By Michael V. Cusenza
Earlier this month, Gov. Kathy Hochul announced her stunning decision to press pause on the Congestion Pricing Program. In March, the MTA Board approved Central Business District toll rates by a vote of 11 to 1. Under the plan, passenger vehicles and small commercial vehicles – sedans, SUVs, pick-up trucks, and small vans – paying with a valid E-ZPass will be charged $15 during the day and $3.75 at night, when there is less congestion, to enter the congestion relief zone in Manhattan below 60th Street. They will be charged no more than once a day.
Trucks and some buses will be charged a toll of $24 or $36 during the day to enter the congestion relief zone in Manhattan below 60th Street, depending on their size and function, and $6 or $9 at night. The toll for motorcycles will be $7.50 during the day and $1.75 at night. Yellow taxi, green cab and black car passengers will pay a $1.25 toll for every trip to, from, within or through the zone; customers of app-based for-hire vehicles will pay $2.50. As previously proposed, qualifying authorized emergency vehicles and qualifying vehicles carrying people with disabilities will be exempt. As will school buses contracted with the NYC Department of Education, buses providing scheduled commuter services open to the public, commuter vans licensed with the NYC Taxi and Limousine Commission, and specialized government vehicles.
However, Hochul said it’s just not the right time to roll out such a revolutionary—and expensive—project.
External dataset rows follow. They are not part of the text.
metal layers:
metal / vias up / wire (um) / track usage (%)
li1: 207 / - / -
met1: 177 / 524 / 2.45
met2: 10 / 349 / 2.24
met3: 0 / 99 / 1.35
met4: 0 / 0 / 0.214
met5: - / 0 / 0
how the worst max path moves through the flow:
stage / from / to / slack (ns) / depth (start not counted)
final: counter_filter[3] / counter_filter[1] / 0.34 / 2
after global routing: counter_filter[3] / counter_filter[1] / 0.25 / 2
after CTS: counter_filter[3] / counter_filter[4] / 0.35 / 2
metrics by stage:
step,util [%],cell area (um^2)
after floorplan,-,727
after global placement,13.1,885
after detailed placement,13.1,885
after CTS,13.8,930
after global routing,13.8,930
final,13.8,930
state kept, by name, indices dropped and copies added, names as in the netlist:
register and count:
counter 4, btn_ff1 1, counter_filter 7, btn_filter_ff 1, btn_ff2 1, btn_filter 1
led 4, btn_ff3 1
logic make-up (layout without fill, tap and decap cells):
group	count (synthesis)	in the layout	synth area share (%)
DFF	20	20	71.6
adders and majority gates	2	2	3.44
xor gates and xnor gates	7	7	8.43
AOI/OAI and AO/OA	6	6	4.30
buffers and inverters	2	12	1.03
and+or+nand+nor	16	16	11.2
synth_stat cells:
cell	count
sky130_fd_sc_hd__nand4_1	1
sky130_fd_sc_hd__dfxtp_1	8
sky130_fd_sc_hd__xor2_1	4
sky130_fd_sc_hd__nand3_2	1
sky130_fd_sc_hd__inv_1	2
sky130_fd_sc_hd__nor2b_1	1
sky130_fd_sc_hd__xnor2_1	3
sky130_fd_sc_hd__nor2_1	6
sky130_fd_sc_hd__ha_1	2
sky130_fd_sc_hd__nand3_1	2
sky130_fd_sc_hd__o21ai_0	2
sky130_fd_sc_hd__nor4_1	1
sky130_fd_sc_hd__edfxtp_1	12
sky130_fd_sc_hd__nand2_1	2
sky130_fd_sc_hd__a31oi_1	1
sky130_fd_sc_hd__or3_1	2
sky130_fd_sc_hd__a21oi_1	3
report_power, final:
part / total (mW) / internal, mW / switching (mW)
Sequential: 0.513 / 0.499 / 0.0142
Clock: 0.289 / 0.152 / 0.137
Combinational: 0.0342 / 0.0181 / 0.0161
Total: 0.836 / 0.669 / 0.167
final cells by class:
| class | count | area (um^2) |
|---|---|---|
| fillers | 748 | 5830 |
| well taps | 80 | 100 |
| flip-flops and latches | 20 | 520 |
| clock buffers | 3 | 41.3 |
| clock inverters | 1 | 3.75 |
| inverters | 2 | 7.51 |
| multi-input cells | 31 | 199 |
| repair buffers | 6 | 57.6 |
### ./run.sh
#!/bin/bash
# OpenROAD 26Q1-2900-gdf79404cd8, Yosys 0.63+post, stock flow scripts
make -C /OpenROAD-flow-scripts/flow DESIGN_CONFIG=/design/flow/config.mk WORK_HOME=/design/flow/orfs finish
### ./config.mk
export PLATFORM = sky130hd
export DESIGN_NAME = ALU
export DESIGN_NICKNAME = ALU
export VERILOG_FILES = /design/flow/design.v
export SDC_FILE = /design/flow/constraint.sdc
export NUM_CORES = 4
export LEC_CHECK = 1
export CORE_AREA = 10 10 99 99
export DIE_AREA = 0 0 109 109
### ./constraint.sdc
current_design ALU

set clk_period 7.5
set clk_io_pct 0.2

create_clock -name clk0 -period $clk_period

set non_clock_inputs [all_inputs -no_clocks]
set_input_delay [expr $clk_period * $clk_io_pct] -clock clk0 $non_clock_inputs
set_output_delay [expr $clk_period * $clk_io_pct] -clock clk0 [all_outputs]
### ./design.v
`timescale 1ns/1ps
`timescale 1ns/1ps
`timescale 1ns/1ps
module AND(
    output wire F,
    input wire A, B
    );
    wire X;
    nand nand_gate1(X, A, B);
    nand nand_gate2(F, X, X);
endmodule
module OR(
    output wire F,
    input wire A,B
    );
    wire X;
    wire Y;
    nand nand_gate1(X, A, A);
    nand nand_gate2(Y, B, B);
    nand nand_gate3(F, X, Y);
endmodule
module XOR(
    output wire F,
    input wire A, B
    );
    wire X;
    wire Y;
    wire Z;
    nand nand_gate1(X, A, B);
    nand nand_gate2(Y, A, X);
    nand nand_gate3(Z, B, X);
    nand nand_gate4(F, Y, Z);
endmodule
module NOT(
    output wire F,
    input wire A
    );
    nand nand_gate1 (F, A, A);
endmodule
module AND8 (
    output wire [7:0] F,
    input wire [7:0] A, B
    );
    AND AND0 (F[0], A[0], B[0]);
    AND AND1 (F[1], A[1], B[1]);
    AND AND2 (F[2], A[2], B[2]);
    AND AND3 (F[3], A[3], B[3]);
    AND AND4 (F[4], A[4], B[4]);
    AND AND5 (F[5], A[5], B[5]);
    AND AND6 (F[6], A[6], B[6]);
    AND AND7 (F[7], A[7], B[7]);
endmodule
module OR8 (
    output wire [7:0] F,
    input wire [7:0] A, B
    );
    OR OR0 (F[0], A[0], B[0]);
    OR OR1 (F[1], A[1], B[1]);
    OR OR2 (F[2], A[2], B[2]);
    OR OR3 (F[3], A[3], B[3]);
    OR OR4 (F[4], A[4], B[4]);
    OR OR5 (F[5], A[5], B[5]);
    OR OR6 (F[6], A[6], B[6]);
    OR OR7 (F[7], A[7], B[7]);
endmodule
module XOR8 (
    output wire [7:0] F,
    input wire [7:0] A, B
    );
    XOR XOR0 (F[0], A[0], B[0]);
    XOR XOR1 (F[1], A[1], B[1]);
    XOR XOR2 (F[2], A[2], B[2]);
    XOR XOR3 (F[3], A[3], B[3]);
    XOR XOR4 (F[4], A[4], B[4]);
    XOR XOR5 (F[5], A[5], B[5]);
    XOR XOR6 (F[6], A[6], B[6]);
    XOR XOR7 (F[7], A[7], B[7]);
endmodule
module NOT8 (
    output wire [7:0] F,
    input wire [7:0] A
    );
   NOT NOT0 (F[0], A[0]);
   NOT NOT1 (F[1], A[1]);
   NOT NOT2 (F[2], A[2]);
   NOT NOT3 (F[3], A[3]);
   NOT NOT4 (F[4], A[4]);
   NOT NOT5 (F[5], A[5]);
   NOT NOT6 (F[6], A[6]);
   NOT NOT7 (F[7], A[7]);
endmodule
module HALFADDER(
    output wire Carry, Sum,
    input wire A, B
    );
    XOR XOR1 (Sum, A, B);
    AND AND1 (Carry, A, B);
endmodule
module FULLADDER(
    output wire Carry, Sum,
    input wire A, B, Cin
    );
    wire C1, S1, C2;
    HALFADDER HA1 (C1, S1, A, B);
    HALFADDER HA2 (C2, Sum, S1, Cin);
    OR OR1 (Carry, C1, C2);
endmodule
module RIPPLECARRY(
    output wire Carry,
    output wire [7:0] Sum,
    input wire [7:0] A, B, 
    input wire Cin
    );
    wire C0, C1, C2, C3, C4, C5, C6;
    FULLADDER FA0 (C0, Sum[0], A[0], B[0], Cin);
    FULLADDER FA1 (C1, Sum[1], A[1], B[1], C0);
    FULLADDER FA2 (C2, Sum[2], A[2], B[2], C1);
    FULLADDER FA3 (C3, Sum[3], A[3], B[3], C2);
    FULLADDER FA4 (C4, Sum[4], A[4], B[4], C3);
    FULLADDER FA5 (C5, Sum[5], A[5], B[5], C4);
    FULLADDER FA6 (C6, Sum[6], A[6], B[6], C5);
    FULLADDER FA7 (Carry, Sum[7], A[7], B[7], C6);
endmodule
module EQUAL_ZERO(
    output wire F,
    input wire [7:0] A
    );
    wire X1, X2, X3, X4;
    wire X5, X6;
    wire X7;
    OR or_gate01(X1, A[0],  A[1]);
    OR or_gate02(X2, A[2],  A[3]);
    OR or_gate03(X3, A[4],  A[5]);
    OR or_gate04(X4, A[6],  A[7]);
    OR or_gate09(X5,  X1, X2);
    OR or_gate10(X6, X3, X4);
    OR or_gate13(X7, X5, X6);
    NOT not_gate1(F, X7);
endmodule
module LESS_ZERO(
    output wire F,
    input wire [7:0] A
    );
    OR or_gate1(F, A[7], 1'b0);
endmodule
module OVERFLOW_ADD(
    output wire F,
    input wire A, B, R
    );
    wire nA, nB, nR;
    wire andAB, andnAB;
    wire aux1, aux2;
    NOT NOT0 (nA, A);
    NOT NOT1 (nB, B);
    NOT NOT2 (nR, R);
    AND AND0 (andAB, A, B);
    AND AND1 (andnAB, nA, nB);
    AND AND2 (aux1, andAB, nR);
    AND AND3 (aux2, andnAB, R);
    OR OR0 (F, aux1, aux2);
endmodule
module OVERFLOW_SUB(
    output wire F,
    input wire A, B, R
    );
    wire nA, nB, nR;
    wire andBR, andnBR;
    wire aux1, aux2;
    NOT NOT0 (nA, A);
    NOT NOT1 (nB, B);
    NOT NOT2 (nR, R);
    AND AND0 (andBR, B, R);
    AND AND1 (andnBR, nB, nR);
    AND AND2 (aux1, A, andnBR);
    AND AND3 (aux2, nA, andBR);
    OR OR0 (F, aux1, aux2);
endmodule
module MUX2_1(
    output wire [7:0] F,
    input wire S,
    input wire [7:0] A, B
    );
    wire nS;
    wire [7:0] wA, wB;
    NOT NOT0 (nS, S);
    AND AND0 (wA[0], A[0], nS);
    AND AND1 (wA[1], A[1], nS);
    AND AND2 (wA[2], A[2], nS);
    AND AND3 (wA[3], A[3], nS);
    AND AND4 (wA[4], A[4], nS);
    AND AND5 (wA[5], A[5], nS);
    AND AND6 (wA[6], A[6], nS);
    AND AND7 (wA[7], A[7], nS);
    AND AND8 (wB[0], B[0], S);
    AND AND9 (wB[1], B[1], S);
    AND AND10 (wB[2], B[2], S);
    AND AND11 (wB[3], B[3], S);
    AND AND12 (wB[4], B[4], S);
    AND AND13 (wB[5], B[5], S);
    AND AND14 (wB[6], B[6], S);
    AND AND15 (wB[7], B[7], S);
    OR8 OR0 (F, wA, wB);
endmodule
module MUX2_1_classic (
    output wire F,
    input wire S,
    input wire A, B
    );
    wire nS;
    wire wA, wB;
    NOT NOT0 (nS, S);
    AND AND0 (wA, A, nS);
    AND AND1 (wB, B, S);
    OR OR0 (F, wA, wB);
endmodule
module MUX4_1 (
    output wire [7:0] F,
    input wire [1:0] S,
    input wire [7:0] A, B, C, D
    );
    wire nS0, nS1;
    wire N0, N1, N2, N3;
    wire [7:0] M0, M1, M2, M3;
    wire [7:0] L0, L1;
    NOT NOT0 (nS0, S[0]);
    NOT NOT1 (nS1, S[1]);
    AND AND0 (N0, nS0, nS1);
    AND AND1 (N1, S[0], nS1);
    AND AND2 (N2, nS0, S[1]);
    AND AND3 (N3, S[0], S[1]);
    AND AND4 (M0[0], A[0], N0);
    AND AND5 (M0[1], A[1], N0);
    AND AND6 (M0[2], A[2], N0);
    AND AND7 (M0[3], A[3], N0);
    AND AND8 (M0[4], A[4], N0);
    AND AND9 (M0[5], A[5], N0);
    AND AND10 (M0[6], A[6], N0);
    AND AND11 (M0[7], A[7], N0);
    AND AND12 (M1[0], B[0], N1);
    AND AND13 (M1[1], B[1], N1);
    AND AND14 (M1[2], B[2], N1);
    AND AND15 (M1[3], B[3], N1);
    AND AND16 (M1[4], B[4], N1);
    AND AND17 (M1[5], B[5], N1);
    AND AND18 (M1[6], B[6], N1);
    AND AND19 (M1[7], B[7], N1);
    AND AND20 (M2[0], C[0], N2);
    AND AND21 (M2[1], C[1], N2);
    AND AND22 (M2[2], C[2], N2);
    AND AND23 (M2[3], C[3], N2);
    AND AND24 (M2[4], C[4], N2);
    AND AND25 (M2[5], C[5], N2);
    AND AND26 (M2[6], C[6], N2);
    AND AND27 (M2[7], C[7], N2);
    AND AND28 (M3[0], D[0], N3);
    AND AND29 (M3[1], D[1], N3);
    AND AND30 (M3[2], D[2], N3);
    AND AND31 (M3[3], D[3], N3);
    AND AND32 (M3[4], D[4], N3);
    AND AND33 (M3[5], D[5], N3);
    AND AND34 (M3[6], D[6], N3);
    AND AND35 (M3[7], D[7], N3);
    OR8 OR1 (L0, M0, M1);
    OR8 OR2 (L1, M2, M3);
    OR8 OR3 (F, L0, L1);
endmodule
module MUX4_1_classic (
    output wire F,
    input wire [1:0] S,
    input wire A, B, C, D
    );
    wire nS0, nS1;
    wire N0, N1, N2, N3;
    wire M0, M1, M2, M3;
    wire L0, L1;
    NOT NOT0 (nS0, S[0]);
    NOT NOT1 (nS1, S[1]);
    AND AND0 (N0, nS0, nS1);
    AND AND1 (N1, S[0], nS1);
    AND AND2 (N2, nS0, S[1]);
    AND AND3 (N3, S[0], S[1]);
    AND AND4 (M0, A, N0);
    AND AND5 (M1, B, N1);
    AND AND6 (M2, C, N2);
    AND AND7 (M3, D, N3);
    OR OR0 (L0, M0, M1);
    OR OR1 (L1, M2, M3);
    OR OR2 (F, L0, L1);
endmodule
module AU(
    output wire Carry,
    output wire [7:0] Result,
    input wire [7:0] A, B,
    input wire [1:0] Control
    );
    wire [7:0] Sum, Increment, Subtraction, Decrement;
    wire sumCarry, incCarry, subCarry, nsubCarry, ndecCarry, decCarry;
    wire [7:0] nB;
    NOT8 NOT0 (nB, B);
    NOT NOT1 (nsubCarry, subCarry);
    NOT NOT2 (ndecCarry, decCarry);
    RIPPLECARRY RC0 (sumCarry, Sum, A, B, 1'b0);
    RIPPLECARRY RC1 (incCarry, Increment, A, 8'b00000001, 1'b0);
    RIPPLECARRY RC2 (subCarry, Subtraction, A, nB, 1'b1);
    RIPPLECARRY RC3 (decCarry, Decrement, A, 8'b11111111, 1'b0);
    MUX4_1 MUX0 (Result, Control, Sum, Increment, Subtraction, Decrement);
    MUX4_1_classic MUX1 (Carry, Control, sumCarry, incCarry, nsubCarry, ndecCarry);
endmodule
module LU(
    output wire [7:0] F,
    input wire [7:0] A, B,
    input wire [1:0] Control
    );
    wire [7:0] And, Or, Xor, Not;
    AND8 AND0 (And, A, B);
    OR8 OR0 (Or, A, B);
    XOR8 XOR0 (Xor, A, B);
    NOT8 NOT0 (Not, A);
    MUX4_1 MUX0 (F, Control, And, Or, Xor, Not);
endmodule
“Circumstances have changed and we must respond to the facts on the ground — not from the rhetoric from five years ago. So, after careful consideration, I have come to the difficult decision that implementing the planned congestion pricing system risks too many unintended consequences for New Yorkers at this time. For that reason, I have directed the MTA to indefinitely pause the program,” Hochul said in Early June.
In a joint statement, MTA Chief Financial Officer Kevin Willens and MTA General Counsel Paige Graves wrote that Hochul’s announcement “regarding the future of Congestion Pricing has serious implications for the MTA’s 2020-2024 Capital Program and likely other aspects of the agency’s financial condition.”
Fear not, fellow borough residents. Hochul’s move will not affect one very important Queens span.
On Monday, Assemblywoman Stacey Pheffer Amato (D-Howard Beach) confirmed that the 100-percent rebate for E-ZPass customers on the Cross Bay Veterans Memorial Bridge that she and State Sen. Joe Addabbo, Jr. (D-Woodhaven) succeeded in enacting earlier this year would continue without interruption.
“I can confirm that our community, and the entire Borough of Queens, are not going to lose this long-deserved toll rebate. The rebate was not contingent on congestion pricing because though intense negotiations, the Senator and I obtained the needed funding to make sure this program continues,” Pheffer Amato said.
Pheffer Amato and Addabbo were responsible for securing the funding for the rebate program. The Cross Bay Veterans Memorial Bridge is the only intrer-county tolled bridge in the State. Pheffer Amato had argued for years that it is an unfair toll, especially for residents of the same county to have to pay a toll. The hard work paid off when in February of 2024 a rebate for all Queens County residents took effect. Under the program, the MTA will automatically reimburse Queens residents with an E-ZPass on trips they make via the Cross Bay Veterans Memorial Bridge.